The significance of online retailing is obvious, and the company which has made long-term profits by licensing its magazine content across the world will surely also find ways to market these e-commerce skills internationally.

But, perhaps, there are other less obvious clues to future growth. For the past 13 years, Dennis (along with many other magazine companies in the UK and US) has been publishing “bookazines”. These are hybrid publications offering high-quality illustrations and typically running to 180 or more pages. They are often said to combine the accessibility and entertainment of a magazine with the authority of a book. It may all have begun with Dennis’s Evo Supercars which, in 2004, rapidly sold-out 12,000 copies at £9.99. Trust Felix Dennis to get in early.

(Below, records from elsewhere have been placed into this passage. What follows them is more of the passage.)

[src/foc_monitor_readback_regs.sv]
// read-only bank of fixed-point monitor words of the motor control loop,
// reached over apb.
// assumes the control algorithm presents all eight values together and
// pulses update for one cycle when a control update is complete.
//
// What this block does
// RULE1 - The angle cosine is readable at index 4b8h as a 32-bit word scaled by 2^27.
// RULE2 - The alpha current is readable at index 4d2h, scaled by 2^27 and full scale over 8.
// RULE3 - The beta current is readable at index 4d4h with the same scaling as alpha current.
// RULE4 - The alpha voltage is readable at index 4d6h, scaled by 2^27, times 60 over root 3.
// RULE5 - The beta voltage is readable at index 4d8h with the same voltage scaling.
// RULE6 - The estimated d-axis current is readable at index 4e2h with current scaling.
// RULE7 - The estimated q-axis current is readable at index 4e4h with current scaling.
// RULE8 - The applied d-axis voltage is readable at index 4e6h with voltage scaling.
// RULE9 - Every monitor word resets to zero and software writes never change it.
// RULE10 - Each word is refreshed once per control update and a read returns a whole coherent word; the code drops updates while freeze is set.
`timescale 1ns/10ps
module foc_monitor_readback_regs
  import monitor_regs_pkg::*;
(
  input  wire logic              clk,                     // 10 mhz system clock
  input  wire logic              resetn,                  // async reset, active low
  // apb slave
  input  wire logic              psel,                    // slave select
  input  wire logic              penable,                 // access phase
  input  wire logic              pwrite,                  // 1 write, 0 read
  input  wire logic [ADDR_W-1:0] paddr,                   // byte address
  input  wire logic [DATA_W-1:0] pwdata,                  // write data
  output logic      [DATA_W-1:0] prdata,                  // read data
  output logic                   pready,                  // transfer done
  output logic                   pslverr,                 // write to ro or unmapped
  // control algorithm side
  input  wire logic              update,                  // one-cycle refresh strobe
  input  wire logic [DATA_W-1:0] commutation_cosine,      // cos of angle
  input  wire logic [DATA_W-1:0] alpha_axis_current,      // alpha current
  input  wire logic [DATA_W-1:0] beta_axis_current,       // beta current
  input  wire logic [DATA_W-1:0] alpha_axis_voltage,      // alpha voltage
  input  wire logic [DATA_W-1:0] beta_axis_voltage,       // beta voltage
  input  wire logic [DATA_W-1:0] direct_axis_current,     // estimated d current
  input  wire logic [DATA_W-1:0] quadrature_axis_current, // estimated q current
  input  wire logic [DATA_W-1:0] direct_axis_voltage,     // applied d voltage
  output logic                   frozen                   // snapshot held by software
);

  // ------------------------------------------------------------------
  // state
  // ------------------------------------------------------------------
  typedef struct packed {
    phase_e             phase;
    logic [DATA_W-1:0]  rdata;
    logic               ready;
    logic               slverr;
    logic               freeze;
    logic [COUNT_W-1:0] update_count;
    logic               missed;
  } bank_s;

  bank_s state;
  bank_s next_state;

  logic [DATA_W-1:0]  mon_in  [NUM_MON];
  logic [DATA_W-1:0]  mon_out [NUM_MON];
  logic               take_update;
  logic [INDEX_W-1:0] index;
  logic               aligned;
  logic               setup;
  logic               done;
  logic               ctrl_write;
  logic               stat_write;

  // ------------------------------------------------------------------
  // monitor words
  // ------------------------------------------------------------------
  assign mon_in[0] = commutation_cosine;      // [RULE1]
  assign mon_in[1] = alpha_axis_current;      // [RULE2]
  assign mon_in[2] = beta_axis_current;       // [RULE3]
  assign mon_in[3] = alpha_axis_voltage;      // [RULE4]
  assign mon_in[4] = beta_axis_voltage;       // [RULE5]
  assign mon_in[5] = direct_axis_current;     // [RULE6]
  assign mon_in[6] = quadrature_axis_current; // [RULE7]
  assign mon_in[7] = direct_axis_voltage;     // [RULE8]

  // all eight load on the same edge so a set of reads sees one update
  assign take_update = update && !state.freeze; // [RULE10]

  generate
    for (genvar i = 0; i < NUM_MON; i++) begin : g_slot
      monitor_slot u_slot (
        .clk    (clk),
        .resetn (resetn),
        .load   (take_update),
        .din    (mon_in[i]),
        .dout   (mon_out[i])
      );
    end
  endgenerate

  // ------------------------------------------------------------------
  // address decode
  // ------------------------------------------------------------------
  assign index      = paddr[ADDR_W-1:2];
  assign aligned    = (paddr[1:0] == 2'h0);
  assign setup      = psel && !penable;
  assign done       = psel && penable && state.ready;
  assign ctrl_write = done && pwrite && aligned && (index == MONITOR_CONTROL_IDX);
  assign stat_write = done && pwrite && aligned && (index == MONITOR_STATUS_IDX);

  // read value of one word; whole word is latched at once into prdata
  function automatic logic [DATA_W-1:0] read_word(
    input logic [INDEX_W-1:0] idx,
    input bank_s              st
  );
    logic [DATA_W-1:0] word;
    word = UNMAPPED_READ;
    case (idx)
      COMMUTATION_COSINE_IDX:      word = mon_out[0]; // [RULE1]
      ALPHA_AXIS_CURRENT_IDX:      word = mon_out[1]; // [RULE2]
      BETA_AXIS_CURRENT_IDX:       word = mon_out[2]; // [RULE3]
      ALPHA_AXIS_VOLTAGE_IDX:      word = mon_out[3]; // [RULE4]
      BETA_AXIS_VOLTAGE_IDX:       word = mon_out[4]; // [RULE5]
      DIRECT_AXIS_CURRENT_IDX:     word = mon_out[5]; // [RULE6]
      QUADRATURE_AXIS_CURRENT_IDX: word = mon_out[6]; // [RULE7]
      DIRECT_AXIS_VOLTAGE_IDX:     word = mon_out[7]; // [RULE8]
      MONITOR_CONTROL_IDX: begin
        word[CTRL_FREEZE_BIT] = st.freeze;
      end
      MONITOR_STATUS_IDX: begin
        word[STAT_COUNT_LSB +: COUNT_W] = st.update_count;
        word[STAT_FREEZE_BIT]           = st.freeze;
        word[STAT_MISSED_BIT]           = st.missed;
      end
      default: word = UNMAPPED_READ;
    endcase
    return word;
  endfunction

  // error answer: any misaligned access, any write outside the control and
  // status words, or any access to an index that holds nothing
  function automatic logic access_error(
    input logic [INDEX_W-1:0] idx,
    input logic               ok_align,
    input logic               wr
  );
    logic err;
    err = 1'b0;
    if (!ok_align) begin
      err = 1'b1;
    end else begin
      case (idx)
        COMMUTATION_COSINE_IDX,
        ALPHA_AXIS_CURRENT_IDX,
        BETA_AXIS_CURRENT_IDX,
        ALPHA_AXIS_VOLTAGE_IDX,
        BETA_AXIS_VOLTAGE_IDX,
        DIRECT_AXIS_CURRENT_IDX,
        QUADRATURE_AXIS_CURRENT_IDX,
        DIRECT_AXIS_VOLTAGE_IDX: err = wr; // [RULE9]
        MONITOR_CONTROL_IDX,
        MONITOR_STATUS_IDX:      err = 1'b0;
        default:                 err = 1'b1;
      endcase
    end
    return err;
  endfunction

  // ------------------------------------------------------------------
  // next state
  // ------------------------------------------------------------------
  always_comb begin
    next_state = state;

    // bus answer: pready rises in the first access cycle
    case (state.phase)
      PHASE_IDLE: begin
        next_state.ready  = 1'b0;
        next_state.slverr = 1'b0;
        if (setup) begin
          next_state.phase  = PHASE_ANSWER;
          next_state.ready  = 1'b1;
          next_state.slverr = access_error(index, aligned, pwrite);
          // a misaligned read is refused and must not leak a monitor word
          if (!pwrite && aligned) begin
            next_state.rdata = read_word(index, state); // [RULE10]
          end
        end
      end
      PHASE_ANSWER: begin
        if (done) begin
          next_state.ready  = 1'b0;
          next_state.slverr = 1'b0;
          next_state.rdata  = UNMAPPED_READ;
          next_state.phase  = PHASE_IDLE;
        end
      end
      default: begin
        next_state.phase = PHASE_IDLE;
        next_state.ready = 1'b0;
      end
    endcase

    // control word: monitor words themselves have no write path
    if (ctrl_write) begin
      next_state.freeze = pwdata[CTRL_FREEZE_BIT]; // [RULE9]
    end

    // status: count of updates taken, sticky flag for updates dropped
    if (take_update) begin
      next_state.update_count = state.update_count + COUNT_W'(1); // [RULE10]
    end
    if (stat_write && pwdata[STAT_MISSED_BIT]) begin
      next_state.missed = 1'b0;
    end
    // a dropped update in the clearing cycle still sets the flag
    if (update && state.freeze) begin
      next_state.missed = 1'b1;
    end
  end

  // ------------------------------------------------------------------
  // registers
  // ------------------------------------------------------------------
  always_ff @(posedge clk or negedge resetn) begin
    if (!resetn) begin
      state <= '{phase:        PHASE_IDLE,
                 rdata:        UNMAPPED_READ,
                 ready:        1'b0,
                 slverr:       1'b0,
                 freeze:       1'b0,
                 update_count: COUNT_RESET,
                 missed:       1'b0}; // [RULE9]
    end else begin
      state <= next_state;
    end
  end

  assign prdata  = state.rdata;
  assign pready  = state.ready;
  assign pslverr = state.slverr;
  assign frozen  = state.freeze;

endmodule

These relatively high-priced publications (with little or no advertising) are sweet and sour for many magazine companies whose bookazines have been padding copy sales and profits but also diverting both consumers and retailers from regular

magazines. In the US, Folio has warned they were “a frightening development” which was cannibalising magazine sales. But, in so many ways, these high-priced packages of content (that were trail-blazed globally by colourful magazine-format recipe books) seem like a perfect response to the decline in magazine advertising and copy sales. In the US mass market, Hearst recently announced that its Dr. Oz The Good Life magazine would become a quarterly bookazine – priced $12. And Meredith is planning to relaunch Condé Nast’s closed House & Garden magazine as a $9.99 bookazine.

But bookazines have been strongest in the tech-lifestyle areas traditionally served by specialist consumer magazines, for which they are much more than ancillary publications. At Dennis, what are marketed as “MagBooks” may now account for some 5% of all revenues (well down from their peak). Although the tech sector may be getting saturated in the UK, the publications are the logical successors to the Dummies series, one-time product manuals, and Teach Yourself books. In the US, it is estimated that bookazines of all kinds are 8% of magazine units sold at retail but 14% of revenues. The UK market –  dominated by Dennis and Future – is said to be worth £45m in retail sales. It increased by 18% in 2016.

Dennis has a portfolio of some 200 bookazines across all its sectors including: “10-minute Yoga Cures”, “The Ultimate Guide to Marathon Running”, “Porsche Classics”, and “How To Be a Hit On YouTube”. The strong emphasis on fitness, self-improvement and technology implies that this publishing activity could morph into online “courses”, problem solving, “remote learning” modules, and even tech qualifications. It is fertile ground for a subscriptions-based media company to find  future growth in online services.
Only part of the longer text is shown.